Obama heads back to capital after vacation
President to decide on military action in Syria
WASHINGTON – The “vacation” is over and it’s back to the White House for President Barack Obama.
Obama, who returned to Washington late Sunday after two weeks on the Massachusetts island of Martha’s Vineyard, will have to decide whether the recent beheading of an American by Islamic State militants is reason enough to take a step he has long resisted taking.
Obama has avoided intervening militarily in Syria for three years despite the rising death toll in the country’s civil war, the government’s use of chemical weapons against civilians and the rise of the Islamic State group amid the chaos there.
The president’s own military leaders and some of his critics in Congress are pressuring him to go into Syria in an effort to defeat the group.
White House officials have suggested that military airstrikes in Syria are an option, though the officials say specific military proposals have yet to be presented to the president.

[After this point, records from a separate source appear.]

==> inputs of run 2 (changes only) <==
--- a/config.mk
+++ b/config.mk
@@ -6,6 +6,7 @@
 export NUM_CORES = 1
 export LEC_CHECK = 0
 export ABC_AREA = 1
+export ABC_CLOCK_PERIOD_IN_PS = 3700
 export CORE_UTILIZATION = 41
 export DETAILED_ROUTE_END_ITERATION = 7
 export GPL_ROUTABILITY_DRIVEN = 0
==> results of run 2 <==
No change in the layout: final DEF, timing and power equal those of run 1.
### config.mk
export PLATFORM = sky130hd
export DESIGN_NAME = tinyqv_data_router
export DESIGN_NICKNAME = d
export VERILOG_FILES = /design/src/rtl/tinyqv_data_router.sv
export SDC_FILE = /design/constraint.sdc
export NUM_CORES = 1
export LEC_CHECK = 0
export CAP_MARGIN = 20
export CORE_AREA = 2 2 133 135
export CTS_CLUSTER_SIZE = 12
export DETAILED_ROUTE_END_ITERATION = 8
export DIE_AREA = 0 0 135 137
export PLACE_DENSITY = 0.71
export SYNTH_ARGS = -nofsm -noshare
export SYNTH_HDL_FRONTEND = slang
export SYNTH_SLANG_ARGS = --single-unit
### constraint.sdc
create_clock -name i_clk -period 2.95 [get_ports i_clk]
set_clock_uncertainty 0.2 [all_clocks]
set_input_delay 0.4425 -clock i_clk [delete_from_list [all_inputs] [get_ports i_clk]]
set_output_delay 0.4425 -clock i_clk [all_outputs]
set_load 0.03 [all_outputs]
**config.mk**
```make
export PLATFORM = sky130hd
export DESIGN_NAME = switch_debounce
export DESIGN_NICKNAME = d
export VERILOG_FILES = /design/src/rtl/debounce_pkg.sv /design/src/rtl/debounce_bit.sv /design/src/rtl/switch_debounce.sv
export SDC_FILE = /design/constraint.sdc
export NUM_CORES = 1
export LEC_CHECK = 0
export CORE_MARGIN = 5
export CORE_UTILIZATION = 35
export CTS_CLUSTER_SIZE = 10
export DETAILED_ROUTE_END_ITERATION = 8
export DONT_BUFFER_PORTS = 1
export PLACE_DENSITY_LB_ADDON = 0.12
export SYNTH_ARGS = -nofsm -noshare
export SYNTH_HDL_FRONTEND = slang
export SYNTH_SLANG_ARGS = --single-unit
```
**constraint.sdc**
```tcl
create_clock -name clk -period 3.8 [get_ports clk]
set_clock_uncertainty 0.05 [all_clocks]
set_input_delay 0.19 -clock clk [delete_from_list [all_inputs] [get_ports clk]]
set_output_delay 0.19 -clock clk [all_outputs]
set_load 0.02 [all_outputs]
```
**src/rtl/debounce_pkg.sv**
```systemverilog
`default_nettype none
// ============================================================================
// Module      : debounce_pkg
// Description : Shared types and helpers for the switch_debounce block:
//               per-bit FSM state encoding, stability-counter width helper
//               and glitch-counter width.
// Revision    : 1.0 - initial release
// ============================================================================
package debounce_pkg;

    // Width of the saturating rejected-bounce counter
    localparam int GLITCH_W = 8;

    // Per-bit qualification state
    typedef enum logic {
        STABLE = 1'b0,
        COUNT  = 1'b1
    } db_state_t;

    // Stability counter width: must hold DEBOUNCE_CYCLES-1, never below 1 bit
    function automatic int cnt_width(input int cycles);
        int w;
        w = $clog2(cycles);
        return (w < 1) ? 1 : w;
    endfunction

endpackage : debounce_pkg
`default_nettype wire

```
**src/rtl/debounce_bit.sv**
```systemverilog
`default_nettype none
// ============================================================================
// Module      : debounce_bit
// Description : One switch bit: two-flop synchronizer, stability counter,
//               STABLE/COUNT qualification FSM and registered rise/fall
//               strobes. o_abort flags a COUNT->STABLE bounce rejection.
// Revision    : 1.0 - initial release
// ============================================================================
module debounce_bit
    import debounce_pkg::*;
#(
    parameter int DEBOUNCE_CYCLES = 1000000
) (
    input  logic clk,
    input  logic rst_n,
    input  logic i_sw,
    output logic o_clean,
    output logic o_rise,
    output logic o_fall,
    output logic o_abort
);

    localparam int            CW         = cnt_width(DEBOUNCE_CYCLES);
    localparam logic [CW-1:0] C_CNT_LAST = CW'(DEBOUNCE_CYCLES - 1);
    localparam logic [CW-1:0] C_CNT_ONE  = CW'(1);

    logic          r_meta;
    logic          r_sync;
    db_state_t     r_state;
    logic [CW-1:0] r_cnt;
    logic          r_clean;
    logic          r_rise;
    logic          r_fall;

    // Two-flop synchronizer for the asynchronous raw switch level
    always_ff @(posedge clk or negedge rst_n) begin
        if (!rst_n) begin
            r_meta <= 1'b0;
            r_sync <= 1'b0;
        end else begin
            r_meta <= i_sw;
            r_sync <= r_meta;
        end
    end

    // Qualification FSM: a new level is accepted only after holding for
    // DEBOUNCE_CYCLES clocks; strobes default low so they last one cycle
    always_ff @(posedge clk or negedge rst_n) begin
        if (!rst_n) begin
            r_state <= STABLE;
            r_cnt   <= '0;
            r_clean <= 1'b0;
            r_rise  <= 1'b0;
            r_fall  <= 1'b0;
        end else begin
            r_rise <= 1'b0;
            r_fall <= 1'b0;
            case (r_state)
                STABLE: begin
                    if (r_sync != r_clean) begin
                        r_state <= COUNT;
                        r_cnt   <= C_CNT_ONE;
                    end else begin
                        r_cnt   <= '0;
                    end
                end
                COUNT: begin
                    if (r_sync == r_clean) begin
                        // Bounced back before qualifying: drop silently
                        r_state <= STABLE;
                        r_cnt   <= '0;
                    end else if (r_cnt == C_CNT_LAST) begin
                        r_clean <= r_sync;
                        r_rise  <= r_sync;
                        r_fall  <= ~r_sync;
                        r_cnt   <= '0;
                        r_state <= STABLE;
                    end else begin
                        r_cnt   <= r_cnt + C_CNT_ONE;
                    end
                end
                default: begin
                    r_state <= STABLE;
                    r_cnt   <= '0;
                end
            endcase
        end
    end

    assign o_clean = r_clean;
    assign o_rise  = r_rise;
    assign o_fall  = r_fall;
    // High in the cycle whose clock edge performs a bounce abort
    assign o_abort = (r_state == COUNT) && (r_sync == r_clean);

endmodule : debounce_bit
`default_nettype wire

```
**src/rtl/switch_debounce.sv**
```systemverilog
`default_nettype none
// ============================================================================
// Module      : switch_debounce
// Description : Conditions NUM_SW raw slide-switch inputs into clean
//               synchronous levels plus one-cycle rise/fall strobes.
//               Optional macro SWITCH_DEBOUNCE_GLITCH_CNT_EN adds an 8-bit
//               saturating GLITCH_CNT of rejected bounces across all bits.
// Revision    : 1.0 - initial release
// ============================================================================
module switch_debounce
    import debounce_pkg::*;
#(
    parameter int NUM_SW          = 2,
    parameter int DEBOUNCE_CYCLES = 1000000
) (
    input  logic                clk,
    input  logic                CPU_RESETN,
    input  logic [NUM_SW-1:0]   SW,
    output logic [NUM_SW-1:0]   SW_CLEAN,
    output logic [NUM_SW-1:0]   SW_RISE,
`ifdef SWITCH_DEBOUNCE_GLITCH_CNT_EN
    output logic [NUM_SW-1:0]   SW_FALL,
    output logic [GLITCH_W-1:0] GLITCH_CNT
`else
    output logic [NUM_SW-1:0]   SW_FALL
`endif
);

    logic [NUM_SW-1:0] w_abort;

    // One independent debouncer per switch bit
    generate
        for (genvar gi = 0; gi < NUM_SW; gi++) begin : g_bit
            debounce_bit #(
                .DEBOUNCE_CYCLES (DEBOUNCE_CYCLES)
            ) u_bit (
                .clk     (clk),
                .rst_n   (CPU_RESETN),
                .i_sw    (SW[gi]),
                .o_clean (SW_CLEAN[gi]),
                .o_rise  (SW_RISE[gi]),
                .o_fall  (SW_FALL[gi]),
                .o_abort (w_abort[gi])
            );
        end
    endgenerate

`ifdef SWITCH_DEBOUNCE_GLITCH_CNT_EN
    logic [4:0]          w_abort_cnt;
    logic [GLITCH_W:0]   w_glitch_sum;
    logic [GLITCH_W-1:0] r_glitch;

    // Population count of bits aborting this cycle
    always_comb begin
        w_abort_cnt = '0;
        for (int i = 0; i < NUM_SW; i++) begin
            w_abort_cnt = w_abort_cnt + {4'b0, w_abort[i]};
        end
    end

    assign w_glitch_sum = {1'b0, r_glitch} + (GLITCH_W + 1)'(w_abort_cnt);

    // Saturating accumulation of rejected bounces
    always_ff @(posedge clk or negedge CPU_RESETN) begin
        if (!CPU_RESETN) begin
            r_glitch <= '0;
        end else if (w_glitch_sum[GLITCH_W]) begin
            r_glitch <= '1;
        end else begin
            r_glitch <= w_glitch_sum[GLITCH_W-1:0];
        end
    end

    assign GLITCH_CNT = r_glitch;
`else
    logic w_unused_abort;
    assign w_unused_abort = ^w_abort;
`endif

endmodule : switch_debounce
`default_nettype wire

```
==> results of run 1 <==
[power breakdown]
part / switching (mW) / internal [mW]
clock: 0.194 / 0.265
combinational: 0.0278 / 0.0130
sequential: 0.00804 / 0.561
File: config.mk
export PLATFORM = sky130hd
export DESIGN_NAME = mem_cmd_master
export DESIGN_NICKNAME = d
export VERILOG_FILES = /design/src/rtl/mem_cmd_master.sv
export SDC_FILE = /design/constraint.sdc
export NUM_CORES = 1
export LEC_CHECK = 0
export BUFFER_PORTS_ARGS = -buffer_cell sky130_fd_sc_hd__buf_4
export CAP_MARGIN = 10
export CORE_MARGIN = 5
export CORE_UTILIZATION = 54
export DETAILED_ROUTE_END_ITERATION = 8
export GPL_TIMING_DRIVEN = 1
export PLACE_DENSITY = 0.81
export SYNTH_ARGS = -nofsm -noshare
export SYNTH_HDL_FRONTEND = slang
export SYNTH_SLANG_ARGS = --single-unit
File: constraint.sdc
create_clock -name clk -period 5 [get_ports clk]
set_input_delay 1 -clock clk [delete_from_list [all_inputs] [get_ports clk]]
set_output_delay 1 -clock clk [all_outputs]
set_load 0.005 [all_outputs]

Obama’s attempt at rest and relaxation was largely overtaken by events involving Islamic State militants in Iraq and Syria, including the videotaped killing of a U.S. journalist they had been holding hostage. The unrest in Ferguson, Missouri, after the fatal police shooting of an unarmed black man was another major source of concern for Obama and his advisers.
Criticized for being away from Washington under the circumstances, Obama broke from his vacation to deliver statements on Iraq, Missouri and journalist James Foley on four occasions, including one delivered during two days he spent at the White House in the middle of the getaway.
Obama was briefed Sunday on the release of another American who was being held hostage in Syria by an al-Qaida linked group, as well as an earthquake in California. Before leaving the island, he and his wife, Michelle, went hiking with friends.